In the records below, find the line with "export SDC_FILE = /design/constraint.sdc" and the line with "create_clock -name clk_i". Print both exactly, along with every line between them, and no other line.
----
### config.mk
export PLATFORM = sky130hd
export DESIGN_NAME = bitmap_slot_allocator_core
export DESIGN_NICKNAME = d
export VERILOG_FILES = /design/src/sv/bsa_pkg.sv /design/src/sv/bsa_ctrl.sv /design/src/sv/bsa_datapath.sv /design/src/sv/bitmap_slot_allocator_core.sv
export SDC_FILE = /design/constraint.sdc
export NUM_CORES = 1
export LEC_CHECK = 0
export BUFFER_PORTS_ARGS = -buffer_cell sky130_fd_sc_hd__buf_4
export CAP_MARGIN = 20
export CORE_ASPECT_RATIO = 1.25
export CORE_MARGIN = 2
export CORE_UTILIZATION = 25
export CTS_CLUSTER_SIZE = 12
export DETAILED_ROUTE_END_ITERATION = 8
export PLACE_DENSITY = 0.47
export SYNTH_ARGS = -nofsm -noshare
export SYNTH_HDL_FRONTEND = slang
export SYNTH_SLANG_ARGS = --single-unit
### constraint.sdc
create_clock -name clk_i -period 7.05 [get_ports clk_i]
set_input_delay 0.705 -clock clk_i [delete_from_list [all_inputs] [get_ports clk_i]]
set_output_delay 0.705 -clock clk_i [all_outputs]
set_load 0.01 [all_outputs]
### src/sv/bsa_pkg.sv
package bsa_pkg;

  localparam int unsigned ACTION_W = 2;
  localparam int unsigned INDEX_W  = 8;
  localparam int unsigned STATUS_W = 2;
  localparam int unsigned LIMIT_W  = 9;
  localparam int unsigned COUNT_W  = 9;

  localparam logic [LIMIT_W-1:0] LIMIT_RESET = 9'd256;

  localparam logic [ACTION_W-1:0] ACT_ALLOC = 2'd0;
  localparam logic [ACTION_W-1:0] ACT_FREE  = 2'd1;
  localparam logic [ACTION_W-1:0] ACT_CLEAR = 2'd2;
  localparam logic [ACTION_W-1:0] ACT_NOP   = 2'd3;

  localparam logic [STATUS_W-1:0] STS_OK       = 2'd0;
  localparam logic [STATUS_W-1:0] STS_NO_FREE  = 2'd1;
  localparam logic [STATUS_W-1:0] STS_RANGE    = 2'd2;
  localparam logic [STATUS_W-1:0] STS_NOT_USED = 2'd3;

  typedef enum logic [1:0] {
    ST_IDLE,
    ST_PICK,
    ST_GRANT,
    ST_FREE
  } ctl_state_e;

  typedef enum logic [1:0] {
    PICK_DONE,
    PICK_GRANT,
    PICK_FREE
  } pick_next_e;

  typedef struct packed {
    logic accept;
    logic pick;
    logic grant;
    logic free;
  } cmd_t;

  typedef struct packed {
    pick_next_e pick_next;
    logic       retry;
    logic       out_free;
  } sts_t;

endpackage

### src/sv/bsa_ctrl.sv
module bsa_ctrl (
  input  logic          clk_i,
  input  logic          rst_ni,
  input  logic          in_valid_i,
  input  bsa_pkg::sts_t sts_i,
  output bsa_pkg::cmd_t cmd_o,
  output logic          in_stall_o
);

  bsa_pkg::ctl_state_e state_q, state_d;

  always_ff @(posedge clk_i or negedge rst_ni) begin
    if (!rst_ni) begin
      state_q <= bsa_pkg::ST_IDLE;
    end else begin
      state_q <= state_d;
    end
  end

  // Every working step waits while the output register still holds an
  // untaken result, so no state change happens before its result can land.
  always_comb begin
    state_d    = state_q;
    cmd_o      = '0;
    in_stall_o = 1'b1;
    case (state_q)
      bsa_pkg::ST_IDLE: begin
        in_stall_o = 1'b0;
        if (in_valid_i) begin
          cmd_o.accept = 1'b1;
          state_d      = bsa_pkg::ST_PICK;
        end
      end
      bsa_pkg::ST_PICK: begin
        if (sts_i.out_free) begin
          cmd_o.pick = 1'b1;
          case (sts_i.pick_next)
            bsa_pkg::PICK_GRANT: state_d = bsa_pkg::ST_GRANT;
            bsa_pkg::PICK_FREE:  state_d = bsa_pkg::ST_FREE;
            default:             state_d = bsa_pkg::ST_IDLE;
          endcase
        end
      end
      bsa_pkg::ST_GRANT: begin
        if (sts_i.out_free) begin
          cmd_o.grant = 1'b1;
          state_d     = sts_i.retry ? bsa_pkg::ST_PICK : bsa_pkg::ST_IDLE;
        end
      end
      bsa_pkg::ST_FREE: begin
        if (sts_i.out_free) begin
          cmd_o.free = 1'b1;
          state_d    = bsa_pkg::ST_IDLE;
        end
      end
      default: begin
        state_d = bsa_pkg::ST_IDLE;
      end
    endcase
  end

endmodule

### src/sv/bsa_datapath.sv
module bsa_datapath #(
  parameter int unsigned SLOTS     = 256,
  parameter int unsigned WORD_BITS = 64
) (
  input  logic                           clk_i,
  input  logic                           rst_ni,
  input  logic [bsa_pkg::ACTION_W-1:0]   in_action_i,
  input  logic [bsa_pkg::INDEX_W-1:0]    in_slot_index_i,
  input  logic                           cfg_we_i,
  input  logic [bsa_pkg::LIMIT_W-1:0]    cfg_wdata_i,
  input  bsa_pkg::cmd_t                  cmd_i,
  output bsa_pkg::sts_t                  sts_o,
  input  logic                           out_stall_i,
  output logic                           out_valid_o,
  output logic [bsa_pkg::STATUS_W-1:0]   out_status_o,
  output logic [bsa_pkg::INDEX_W-1:0]    out_granted_slot_o,
  output logic [bsa_pkg::COUNT_W-1:0]    out_used_count_o,
  output logic                           out_is_full_o,
  output logic                           out_is_empty_o
);

  localparam int unsigned NWORDS    = (SLOTS + WORD_BITS - 1) / WORD_BITS;
  localparam int unsigned WIDX_W    = (NWORDS > 1) ? $clog2(NWORDS) : 1;
  localparam int unsigned HINT_W    = $clog2(NWORDS + 1);
  localparam int unsigned BIT_W     = $clog2(WORD_BITS);
  localparam int unsigned SPAN_W    = $clog2(NWORDS * WORD_BITS + 1);
  localparam int unsigned VAL_W     = (SPAN_W > bsa_pkg::LIMIT_W) ? SPAN_W : bsa_pkg::LIMIT_W;

  // Used-bit map, one flop word per map word.
  logic [WORD_BITS-1:0]          map_q [NWORDS];
  logic [bsa_pkg::LIMIT_W-1:0]   limit_q;
  logic [HINT_W-1:0]             hint_q, hint_d;
  logic [VAL_W-1:0]              total_q, total_d;
  logic                          from_hint_q;
  logic                          out_valid_q;

  logic [bsa_pkg::ACTION_W-1:0]  act_q;
  logic [bsa_pkg::INDEX_W-1:0]   idx_q;
  logic [WORD_BITS-1:0]          word_q;
  logic [WIDX_W-1:0]             wsel_q;
  logic [BIT_W-1:0]              bsel_q;

  logic [bsa_pkg::STATUS_W-1:0]  out_status_q;
  logic [bsa_pkg::INDEX_W-1:0]   out_slot_q;
  logic [bsa_pkg::COUNT_W-1:0]   out_count_q;
  logic                          out_full_q;
  logic                          out_empty_q;

  logic [VAL_W-1:0]              lim;
  logic [VAL_W-1:0]              idx_ext;
  logic [NWORDS-1:0]             word_live;
  logic [NWORDS-1:0]             word_full;
  logic [NWORDS-1:0]             word_b0;

  logic                          hint_on;
  logic [HINT_W-1:0]             hint_w_wide;
  logic [WIDX_W-1:0]             hint_w;
  logic                          hint_live;

  logic                          scan_hit;
  logic [WIDX_W-1:0]             scan_w;

  logic [WIDX_W-1:0]             rel_w;
  logic [VAL_W-1:0]              rel_base;
  logic [VAL_W-1:0]              rel_off;
  logic [BIT_W-1:0]              rel_b;

  bsa_pkg::pick_next_e           pick_next;
  logic [bsa_pkg::STATUS_W-1:0]  pick_status;
  logic                          pick_hint_clear;
  logic                          pick_from_hint;
  logic [WIDX_W-1:0]             rd_w;

  logic [BIT_W-1:0]              lz;
  logic [VAL_W-1:0]              grant_base;
  logic [VAL_W-1:0]              grant_slot;
  logic                          grant_miss;
  logic [WORD_BITS-1:0]          new_word;
  logic                          new_full;
  logic [WIDX_W:0]               nxt_w;
  logic                          nxt_free;
  logic                          last_bit;
  logic [WORD_BITS-1:0]          freed_word;

  logic                          map_we;
  logic                          map_clr;
  logic [WORD_BITS-1:0]          map_wdata;
  logic                          finish;
  logic [bsa_pkg::STATUS_W-1:0]  res_status;
  logic [VAL_W-1:0]              res_slot;

  assign lim     = (VAL_W'(limit_q) > VAL_W'(SLOTS)) ? VAL_W'(SLOTS) : VAL_W'(limit_q);
  assign idx_ext = VAL_W'(idx_q);

  // A word takes part only when it covers at least one slot below the limit.
  always_comb begin
    for (int w = 0; w < NWORDS; w++) begin
      word_live[w] = VAL_W'(w * WORD_BITS) < lim;
      word_full[w] = &map_q[w];
      word_b0[w]   = map_q[w][0];
    end
  end

  assign hint_on     = hint_q != '0;
  assign hint_w_wide = hint_q - HINT_W'(1);
  assign hint_w      = hint_w_wide[WIDX_W-1:0];
  assign hint_live   = hint_on && (hint_w_wide < HINT_W'(NWORDS)) && word_live[hint_w];

  always_comb begin
    scan_hit = 1'b0;
    scan_w   = '0;
    for (int w = NWORDS - 1; w >= 0; w--) begin
      if (word_live[w] && !word_full[w]) begin
        scan_hit = 1'b1;
        scan_w   = WIDX_W'(w);
      end
    end
  end

  // Word and bit of the slot to release, found by comparing against the
  // word boundaries.
  always_comb begin
    rel_w    = '0;
    rel_base = '0;
    for (int k = 1; k < NWORDS; k++) begin
      if (idx_ext >= VAL_W'(k * WORD_BITS)) begin
        rel_w    = WIDX_W'(k);
        rel_base = VAL_W'(k * WORD_BITS);
      end
    end
  end

  assign rel_off = idx_ext - rel_base;
  assign rel_b   = rel_off[BIT_W-1:0];

  always_comb begin
    pick_next       = bsa_pkg::PICK_DONE;
    pick_status     = bsa_pkg::STS_OK;
    pick_hint_clear = 1'b0;
    pick_from_hint  = 1'b0;
    rd_w            = scan_w;
    case (act_q)
      bsa_pkg::ACT_ALLOC: begin
        if (total_q >= lim) begin
          pick_status = bsa_pkg::STS_NO_FREE;
        end else if (hint_live && !word_full[hint_w]) begin
          pick_next      = bsa_pkg::PICK_GRANT;
          pick_from_hint = 1'b1;
          rd_w           = hint_w;
        end else begin
          // A full hinted word keeps its hint; a hint beyond the limit is dropped.
          pick_hint_clear = hint_on && !hint_live;
          if (scan_hit) begin
            pick_next = bsa_pkg::PICK_GRANT;
          end else begin
            pick_status = bsa_pkg::STS_NO_FREE;
          end
        end
      end
      bsa_pkg::ACT_FREE: begin
        if (idx_ext >= lim) begin
          pick_status = bsa_pkg::STS_RANGE;
        end else begin
          pick_next = bsa_pkg::PICK_FREE;
          rd_w      = rel_w;
        end
      end
      default: begin
        pick_next = bsa_pkg::PICK_DONE;
      end
    endcase
  end

  always_comb begin
    lz = '0;
    for (int b = WORD_BITS - 1; b >= 0; b--) begin
      if (!word_q[b]) begin
        lz = BIT_W'(b);
      end
    end
  end

  assign grant_base = VAL_W'(wsel_q) * VAL_W'(WORD_BITS);
  assign grant_slot = grant_base + VAL_W'(lz);
  assign grant_miss = grant_slot >= lim;
  assign new_word   = word_q | (WORD_BITS'(1) << lz);
  assign new_full   = &new_word;
  assign last_bit   = lz == BIT_W'(WORD_BITS - 1);
  assign nxt_w      = {1'b0, wsel_q} + (WIDX_W + 1)'(1);
  assign nxt_free   = (nxt_w < (WIDX_W + 1)'(NWORDS)) && !word_b0[nxt_w[WIDX_W-1:0]];
  assign freed_word = word_q & ~(WORD_BITS'(1) << bsel_q);

  always_comb begin
    hint_d     = hint_q;
    total_d    = total_q;
    map_we     = 1'b0;
    map_clr    = 1'b0;
    map_wdata  = new_word;
    finish     = 1'b0;
    res_status = bsa_pkg::STS_OK;
    res_slot   = '0;
    if (cmd_i.pick) begin
      if (pick_hint_clear) begin
        hint_d = '0;
      end
      if (pick_next == bsa_pkg::PICK_DONE) begin
        finish     = 1'b1;
        res_status = pick_status;
        if (act_q == bsa_pkg::ACT_CLEAR) begin
          map_clr = 1'b1;
          total_d = '0;
          hint_d  = HINT_W'(1);
        end
      end
    end
    if (cmd_i.grant) begin
      if (grant_miss) begin
        if (from_hint_q) begin
          hint_d = '0;
        end else begin
          finish     = 1'b1;
          res_status = bsa_pkg::STS_NO_FREE;
        end
      end else begin
        map_we    = 1'b1;
        map_wdata = new_word;
        total_d   = total_q + VAL_W'(1);
        finish    = 1'b1;
        res_slot  = grant_slot;
        if (from_hint_q) begin
          // Once the hinted word fills, the hint moves on only when the very
          // next slot sits at the start of the following word and is free.
          if (new_full) begin
            if (last_bit && ((grant_slot + VAL_W'(1)) < lim) && nxt_free) begin
              hint_d = HINT_W'(nxt_w) + HINT_W'(1);
            end else begin
              hint_d = '0;
            end
          end
        end else if (!new_full) begin
          hint_d = HINT_W'(wsel_q) + HINT_W'(1);
        end
      end
    end
    if (cmd_i.free) begin
      finish = 1'b1;
      if ((total_q == '0) || !word_q[bsel_q]) begin
        res_status = bsa_pkg::STS_NOT_USED;
      end else begin
        map_we    = 1'b1;
        map_wdata = freed_word;
        total_d   = total_q - VAL_W'(1);
        if (!hint_on) begin
          hint_d = HINT_W'(wsel_q) + HINT_W'(1);
        end
      end
    end
  end

  always_ff @(posedge clk_i or negedge rst_ni) begin
    if (!rst_ni) begin
      limit_q     <= bsa_pkg::LIMIT_RESET;
      hint_q      <= HINT_W'(1);
      total_q     <= '0;
      from_hint_q <= 1'b0;
      out_valid_q <= 1'b0;
      for (int w = 0; w < NWORDS; w++) begin
        map_q[w] <= '0;
      end
    end else begin
      if (cfg_we_i) begin
        limit_q <= cfg_wdata_i;
      end
      hint_q  <= hint_d;
      total_q <= total_d;
      if (cmd_i.pick) begin
        from_hint_q <= pick_from_hint;
      end
      for (int w = 0; w < NWORDS; w++) begin
        if (map_clr) begin
          map_q[w] <= '0;
        end else if (map_we && (wsel_q == WIDX_W'(w))) begin
          map_q[w] <= map_wdata;
        end
      end
      if (finish) begin
        out_valid_q <= 1'b1;
      end else if (!out_stall_i) begin
        out_valid_q <= 1'b0;
      end
    end
  end

  always_ff @(posedge clk_i) begin
    if (cmd_i.accept) begin
      act_q <= in_action_i;
      idx_q <= in_slot_index_i;
    end
    if (cmd_i.pick) begin
      word_q <= map_q[rd_w];
      wsel_q <= rd_w;
      bsel_q <= rel_b;
    end
    if (finish) begin
      out_status_q <= res_status;
      out_slot_q   <= res_slot[bsa_pkg::INDEX_W-1:0];
      out_count_q  <= total_d[bsa_pkg::COUNT_W-1:0];
      out_full_q   <= total_d == lim;
      out_empty_q  <= total_d == '0;
    end
  end

  assign sts_o.pick_next = pick_next;
  assign sts_o.retry     = from_hint_q && grant_miss;
  assign sts_o.out_free  = !out_valid_q || !out_stall_i;

  assign out_valid_o        = out_valid_q;
  assign out_status_o       = out_status_q;
  assign out_granted_slot_o = out_slot_q;
  assign out_used_count_o   = out_count_q;
  assign out_is_full_o      = out_full_q;
  assign out_is_empty_o     = out_empty_q;

endmodule

### src/sv/bitmap_slot_allocator_core.sv
// Fixed-slot allocator over a used-bit map held in WORD_BITS-wide flop words.
// Each transaction is accepted in the idle state and then runs alone: a pick
// step picks the map word (the hinted word, else the first word with a free
// slot) and registers it; for an allocate a grant step then finds its lowest
// free bit with a priority encoder and writes the word back, and for a
// release a free step clears the slot's bit. An allocate whose hint misses
// late goes back to the pick step and scans; a clear, an allocate refused at
// once, an out-of-range release or an unused action finishes in the pick step.
// The result lands in an output register, so the next transaction is taken
// while an earlier result still waits; every later step holds for as long as
// that earlier result is still untaken.
module bitmap_slot_allocator_core #(
  parameter int unsigned SLOTS     = 256,
  parameter int unsigned WORD_BITS = 64
) (
  input  logic                           clk_i,
  input  logic                           rst_ni,
  input  logic                           in_valid_i,
  output logic                           in_stall_o,
  input  logic [bsa_pkg::ACTION_W-1:0]   in_action_i,
  input  logic [bsa_pkg::INDEX_W-1:0]    in_slot_index_i,
  output logic                           out_valid_o,
  input  logic                           out_stall_i,
  output logic [bsa_pkg::STATUS_W-1:0]   out_status_o,
  output logic [bsa_pkg::INDEX_W-1:0]    out_granted_slot_o,
  output logic [bsa_pkg::COUNT_W-1:0]    out_used_count_o,
  output logic                           out_is_full_o,
  output logic                           out_is_empty_o,
  input  logic                           cfg_we_i,
  input  logic [bsa_pkg::LIMIT_W-1:0]    cfg_wdata_i
);

  bsa_pkg::cmd_t cmd;
  bsa_pkg::sts_t sts;

  bsa_ctrl u_ctrl (
    .clk_i      (clk_i),
    .rst_ni     (rst_ni),
    .in_valid_i (in_valid_i),
    .sts_i      (sts),
    .cmd_o      (cmd),
    .in_stall_o (in_stall_o)
  );

  bsa_datapath #(
    .SLOTS     (SLOTS),
    .WORD_BITS (WORD_BITS)
  ) u_datapath (
    .clk_i              (clk_i),
    .rst_ni             (rst_ni),
    .in_action_i        (in_action_i),
    .in_slot_index_i    (in_slot_index_i),
    .cfg_we_i           (cfg_we_i),
    .cfg_wdata_i        (cfg_wdata_i),
    .cmd_i              (cmd),
    .sts_o              (sts),
    .out_stall_i        (out_stall_i),
    .out_valid_o        (out_valid_o),
    .out_status_o       (out_status_o),
    .out_granted_slot_o (out_granted_slot_o),
    .out_used_count_o   (out_used_count_o),
    .out_is_full_o      (out_is_full_o),
    .out_is_empty_o     (out_is_empty_o)
  );

  // The controller issues at most one step per cycle.
  assert property (@(posedge clk_i) disable iff (!rst_ni)
    $onehot0({cmd.accept, cmd.pick, cmd.grant, cmd.free}))
    else $error("more than one datapath step issued in a cycle");

  // A new transaction is never taken while one is still in flight.
  assert property (@(posedge clk_i) disable iff (!rst_ni)
    (in_valid_i && !in_stall_o) |=> in_stall_o)
    else $error("input not held off after a transaction was accepted");

  // Only a successful allocate reports a slot.
  assert property (@(posedge clk_i) disable iff (!rst_ni)
    (out_valid_o && (out_status_o != bsa_pkg::STS_OK)) |-> (out_granted_slot_o == '0))
    else $error("failed request reports a granted slot");

endmodule
===== src/hw/rtl/lfpd_out_if.sv =====
// Drive channel of the PD line follower drive: valid/ready plus duties and status.
// Depends on lfpd_pkg.
interface lfpd_out_if;
  import lfpd_pkg::*;

  logic              valid;
  logic              ready;
  logic [DUTY_W-1:0] left_reverse_duty;
  logic [DUTY_W-1:0] left_forward_duty;
  logic [DUTY_W-1:0] right_reverse_duty;
  logic [DUTY_W-1:0] right_forward_duty;
  logic [MASK_W-1:0] line_mask;
  logic              running;

  modport source (output valid, output left_reverse_duty, output left_forward_duty,
                  output right_reverse_duty, output right_forward_duty,
                  output line_mask, output running, input ready);
  modport sink   (input valid, input left_reverse_duty, input left_forward_duty,
                  input right_reverse_duty, input right_forward_duty,
                  input line_mask, input running, output ready);
endinterface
----
■ Solution to this exercise
export SDC_FILE = /design/constraint.sdc
export NUM_CORES = 1
export LEC_CHECK = 0
export BUFFER_PORTS_ARGS = -buffer_cell sky130_fd_sc_hd__buf_4
export CAP_MARGIN = 20
export CORE_ASPECT_RATIO = 1.25
export CORE_MARGIN = 2
export CORE_UTILIZATION = 25
export CTS_CLUSTER_SIZE = 12
export DETAILED_ROUTE_END_ITERATION = 8
export PLACE_DENSITY = 0.47
export SYNTH_ARGS = -nofsm -noshare
export SYNTH_HDL_FRONTEND = slang
export SYNTH_SLANG_ARGS = --single-unit
### constraint.sdc
create_clock -name clk_i -period 7.05 [get_ports clk_i]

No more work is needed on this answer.